Minyak Menggila Tembus 83 Dolar Ada Apa

Minyak Menggila Tembus 83 Dolar Ada Apa

haluannews.id – Harga minyak dunia kembali menunjukkan taringnya pada sesi perdagangan terkini, dipicu oleh eskalasi kekhawatiran akan stabilitas jalur pelayaran vital di Selat Hormuz. Jalur strategis ini, yang menjadi urat nadi seperlima perdagangan minyak dan gas alam cair (LNG) global, kini dibayangi oleh potensi gangguan yang memicu gejolak pasar.

COLLABMEDIANET

Data Refinitiv mencatat, minyak jenis Brent melonjak ke angka US$83,21 per barel, menguat 0,87% dari posisi penutupan sebelumnya di US$82,49. Tak ketinggalan, minyak West Texas Intermediate (WTI) juga ikut menanjak 0,75% menjadi US$77,87 per barel dari US$77,29. Kenaikan ini melanjutkan tren positif setelah sehari sebelumnya kedua kontrak energi tersebut sudah melesat lebih dari US$3 per barel.

Minyak Menggila Tembus 83 Dolar Ada Apa
Gambar Istimewa : awsimages.detik.net.id

Sentimen utama yang memanaskan pasar datang dari Selat Hormuz. Iran bersama Oman dikabarkan tengah menggodok regulasi anyar yang berpotensi membatasi akses kapal-kapal yang dianggap tidak bersahabat untuk melintas di perairan tersebut. Rancangan aturan itu bahkan mencakup usulan denda fantastis hingga 20% dari nilai muatan bagi kapal yang melanggar.

Lebih jauh, Iran juga mengusulkan pungutan sekitar 5%-7% dari nilai kargo bagi setiap kapal yang melintasi Selat Hormuz.

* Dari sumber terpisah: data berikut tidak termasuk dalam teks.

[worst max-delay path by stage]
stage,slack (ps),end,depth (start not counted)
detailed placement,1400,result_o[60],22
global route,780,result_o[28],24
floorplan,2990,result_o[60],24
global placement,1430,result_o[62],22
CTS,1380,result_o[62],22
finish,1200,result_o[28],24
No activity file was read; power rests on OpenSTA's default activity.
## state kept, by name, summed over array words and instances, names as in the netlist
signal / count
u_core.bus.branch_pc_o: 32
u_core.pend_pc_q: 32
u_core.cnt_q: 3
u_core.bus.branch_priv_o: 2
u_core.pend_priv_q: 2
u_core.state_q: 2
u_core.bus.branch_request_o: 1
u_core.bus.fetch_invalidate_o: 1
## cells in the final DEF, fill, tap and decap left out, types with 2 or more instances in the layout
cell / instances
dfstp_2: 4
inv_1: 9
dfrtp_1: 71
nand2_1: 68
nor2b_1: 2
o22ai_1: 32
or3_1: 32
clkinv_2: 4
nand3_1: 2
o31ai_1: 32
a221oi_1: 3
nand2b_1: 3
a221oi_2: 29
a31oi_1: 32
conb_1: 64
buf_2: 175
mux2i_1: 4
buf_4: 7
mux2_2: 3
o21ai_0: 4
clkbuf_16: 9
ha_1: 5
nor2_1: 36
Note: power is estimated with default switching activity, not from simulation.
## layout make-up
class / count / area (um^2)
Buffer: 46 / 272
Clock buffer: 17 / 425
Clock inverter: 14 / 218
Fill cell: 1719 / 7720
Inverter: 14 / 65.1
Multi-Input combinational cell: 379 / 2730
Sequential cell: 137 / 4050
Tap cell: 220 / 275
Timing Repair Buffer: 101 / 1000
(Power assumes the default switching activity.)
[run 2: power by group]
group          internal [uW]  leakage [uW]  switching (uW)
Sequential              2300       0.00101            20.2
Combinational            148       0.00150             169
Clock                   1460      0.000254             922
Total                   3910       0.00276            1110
--- src/rtl/fractal_sync_neighbor_mp_pkg.sv ---
// Shared types for the multi-port neighbor sync node: default request/response
// templates, the FSM state enum and the timer width helper.
package fractal_sync_neighbor_mp_pkg;

  localparam int DFLT_ID_W = 2;

  typedef enum logic [1:0] {
    IDLE,
    GATHER,
    WAKE,
    ABORT
  } fsync_nbr_state_e;

  typedef struct packed {
    logic                 lvl;
    logic [DFLT_ID_W-1:0] id;
  } fsync_nbr_sig_t;

  typedef struct packed {
    logic           sync;
    fsync_nbr_sig_t sig;
  } fsync_nbr_req_t;

  typedef struct packed {
    logic           wake;
    fsync_nbr_sig_t sig;
    logic           error;
  } fsync_nbr_rsp_t;

  // Saturating timer width: enough to hold TIMEOUT, never less than one bit.
  function automatic int tmr_width(input int timeout);
    int w;
    w = $clog2(timeout + 1);
    return (w < 1) ? 1 : w;
  endfunction

endpackage

--- src/rtl/fractal_sync_neighbor_mp_if.sv ---
// Per-port request/response bundle of the multi-port neighbor sync node.
interface fractal_sync_neighbor_mp_if #(
  parameter int  N_PORTS     = 2,
  parameter type fsync_req_t = fractal_sync_neighbor_mp_pkg::fsync_nbr_req_t,
  parameter type fsync_rsp_t = fractal_sync_neighbor_mp_pkg::fsync_nbr_rsp_t
);

  fsync_req_t [N_PORTS-1:0] req_i;
  fsync_rsp_t [N_PORTS-1:0] rsp_o;
  logic                     busy_o;

  modport master (
    output req_i,
    input  rsp_o,
    input  busy_o
  );

  modport slave (
    input  req_i,
    output rsp_o,
    output busy_o
  );

endinterface

--- src/rtl/fractal_sync_neighbor_mp_timeout.sv ---
// Saturating gather timer: cleared on demand, counts while enabled, and flags
// the last cycle allowed before the barrier is aborted.
module fractal_sync_nbr_timeout #(
  parameter int TIMEOUT = 8,
  parameter int CNT_W   = 4
) (
  input  logic clk_i,
  input  logic rst_ni,
  input  logic i_clr,
  input  logic i_en,
  output logic o_hit
);

  logic [CNT_W-1:0] r_cnt;

  always_ff @(posedge clk_i or negedge rst_ni) begin
    if (!rst_ni) begin
      r_cnt <= '0;
    end else if (i_clr) begin
      r_cnt <= '0;
    end else if (i_en && (r_cnt != {CNT_W{1'b1}})) begin
      r_cnt <= r_cnt + CNT_W'(1);
    end
  end

  assign o_hit = (r_cnt == CNT_W'(TIMEOUT - 1));

endmodule
<file path="src/rtl/prog_delay_buf_pkg.sv">
// Shared types and helpers for the programmable delay line.
// FILL/RUN state encoding, constant clog2, delay clamp.
package prog_delay_buf_pkg;

  typedef enum logic {
    FILL = 1'b0,
    RUN  = 1'b1
  } state_t;

  function automatic int clog2(input int v);
    int r;
    r = 0;
    while ((1 << r) < v) r++;
    return r;
  endfunction

  // Requested delays outside 1..max are pinned to the nearest legal value
  function automatic int dly_clamp(input int d, input int max);
    if (d < 1) return 1;
    if (d > max) return max;
    return d;
  endfunction

endpackage

</file>
<file path="src/rtl/prog_delay_buf_mem.sv">
// Simple dual-port storage: synchronous write, combinational read.
// Read-before-write on the same edge falls out of the async read.
module prog_delay_buf_mem #(
  parameter int W     = 9,
  parameter int DEPTH = 128,
  parameter int AW    = 7
) (
  input  logic          clk,
  input  logic          we,
  input  logic [AW-1:0] waddr,
  input  logic [W-1:0]  wdata,
  input  logic [AW-1:0] raddr,
  output logic [W-1:0]  rdata
);

  logic [W-1:0] mem [DEPTH];

  always_ff @(posedge clk)
    if (we) mem[waddr] <= wdata;

  assign rdata = mem[raddr];

endmodule

</file>
<file path="src/rtl/prog_delay_buf.sv">
// Runtime-programmable delay line over a circular buffer with fill tracking.
// Optional synchronous flush port clr when DELAY_BUF_CLR_EN is defined.
module prog_delay_buf
  import prog_delay_buf_pkg::*;
#(
  parameter int DW        = 8,
  parameter int MAX_DEPTH = 128,
  parameter int DEF_DELAY = 8,
  localparam int AW       = clog2(MAX_DEPTH),
  localparam int DLW      = AW + 1
) (
  input  logic           clk,
  input  logic           rst,
  input  logic           en,
  input  logic           dly_ld,
  input  logic [DLW-1:0] dly_i,
  input  logic [DW-1:0]  din,
  input  logic           din_vld,
`ifdef DELAY_BUF_CLR_EN
  input  logic           clr,
`endif
  output logic [DW-1:0]  dout,
  output logic           dout_vld,
  output logic           primed
);

  state_t         st, st_nxt, st_base;
  logic [AW-1:0]  wp, rd_addr;
  logic [DLW-1:0] dly_r, dly_nxt, cnt, cnt_nxt, cnt_base;
  logic [DW:0]    rd_data, pipe, out_q, out_nxt;
  logic           we;

  // A load takes effect on its own edge, so everything below uses dly_nxt
  assign dly_nxt = dly_ld ? DLW'(dly_clamp(int'(dly_i), MAX_DEPTH)) : dly_r;
  assign rd_addr = wp - AW'(dly_nxt - DLW'(1));
  assign pipe    = (dly_nxt == DLW'(1)) ? {din_vld, din} : rd_data;

  prog_delay_buf_mem #(.W(DW + 1), .DEPTH(MAX_DEPTH), .AW(AW)) u_mem (
    .clk   (clk),
    .we    (we),
    .waddr (wp),
    .wdata ({din_vld, din}),
    .raddr (rd_addr),
    .rdata (rd_data)
  );

  always_comb begin
    st_base  = dly_ld ? FILL : st;
    cnt_base = dly_ld ? '0 : cnt;
    st_nxt   = st_base;
    cnt_nxt  = cnt_base;
    out_nxt  = out_q;
    we       = 1'b0;
    if (en) begin
      we = 1'b1;
      if (st_base == RUN || cnt_base == dly_nxt - DLW'(1)) begin
        out_nxt = pipe;
        st_nxt  = RUN;
      end else begin
        out_nxt = '0;
        cnt_nxt = cnt_base + DLW'(1);
      end
    end
`ifdef DELAY_BUF_CLR_EN
    if (clr) begin
      st_nxt  = FILL;
      cnt_nxt = '0;
      out_nxt = '0;
      we      = 1'b0;
    end
`endif
  end

  always_ff @(posedge clk or posedge rst) begin
    if (rst) begin
      st    <= FILL;
      cnt   <= '0;
      wp    <= '0;
      dly_r <= DLW'(DEF_DELAY);
      out_q <= '0;
    end else begin
      st    <= st_nxt;
      cnt   <= cnt_nxt;
      dly_r <= dly_nxt;
      out_q <= out_nxt;
      if (we) wp <= wp + AW'(1);
    end
  end

  assign {dout_vld, dout} = out_q;
  assign primed           = (st == RUN);

endmodule

</file>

Sementara itu, Oman disebut-sebut mengusulkan tarif sekitar 3%, berbeda dengan Amerika Serikat yang menginginkan lalu lintas tetap bebas tanpa pungutan apa pun.

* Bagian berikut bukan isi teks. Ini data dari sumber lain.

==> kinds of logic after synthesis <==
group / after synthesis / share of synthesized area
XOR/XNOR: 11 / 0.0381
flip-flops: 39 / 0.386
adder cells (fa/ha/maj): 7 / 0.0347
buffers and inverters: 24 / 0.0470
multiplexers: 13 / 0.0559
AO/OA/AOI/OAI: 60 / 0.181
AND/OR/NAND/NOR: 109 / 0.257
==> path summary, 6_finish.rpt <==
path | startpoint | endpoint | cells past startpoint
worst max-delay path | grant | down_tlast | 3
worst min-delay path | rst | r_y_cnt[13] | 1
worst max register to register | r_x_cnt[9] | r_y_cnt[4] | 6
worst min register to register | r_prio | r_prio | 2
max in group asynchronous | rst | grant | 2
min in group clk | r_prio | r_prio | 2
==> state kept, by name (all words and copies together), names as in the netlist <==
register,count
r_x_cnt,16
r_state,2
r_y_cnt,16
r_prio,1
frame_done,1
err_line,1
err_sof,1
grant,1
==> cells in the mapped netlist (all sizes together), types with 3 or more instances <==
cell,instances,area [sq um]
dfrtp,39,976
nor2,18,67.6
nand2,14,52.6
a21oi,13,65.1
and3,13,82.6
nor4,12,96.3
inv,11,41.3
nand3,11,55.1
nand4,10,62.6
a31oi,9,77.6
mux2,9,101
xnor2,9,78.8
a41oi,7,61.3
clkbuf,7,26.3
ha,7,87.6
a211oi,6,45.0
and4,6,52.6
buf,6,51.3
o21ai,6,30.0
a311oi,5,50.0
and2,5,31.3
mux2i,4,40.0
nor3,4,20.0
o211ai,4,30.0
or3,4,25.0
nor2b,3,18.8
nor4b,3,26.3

Rencana ini sontak memicu keraguan di kalangan pelaku pasar mengenai prospek normalisasi pengiriman minyak. Empat sumber industri yang dikutip Reuters mengungkapkan bahwa skema tersebut sulit diimplementasikan, mengingat adanya sanksi berat dari Amerika Serikat terhadap Iran serta klausul asuransi yang membatasi mekanisme pembayaran. Tim Waterer, analis pasar utama KCM Trade, menambahkan bahwa pasar masih skeptis terhadap efektivitas kesepakatan baru ini, mengingat upaya serupa di masa lalu hanya bersifat sementara. Kondisi ini secara tidak langsung memberikan dukungan kuat bagi harga minyak.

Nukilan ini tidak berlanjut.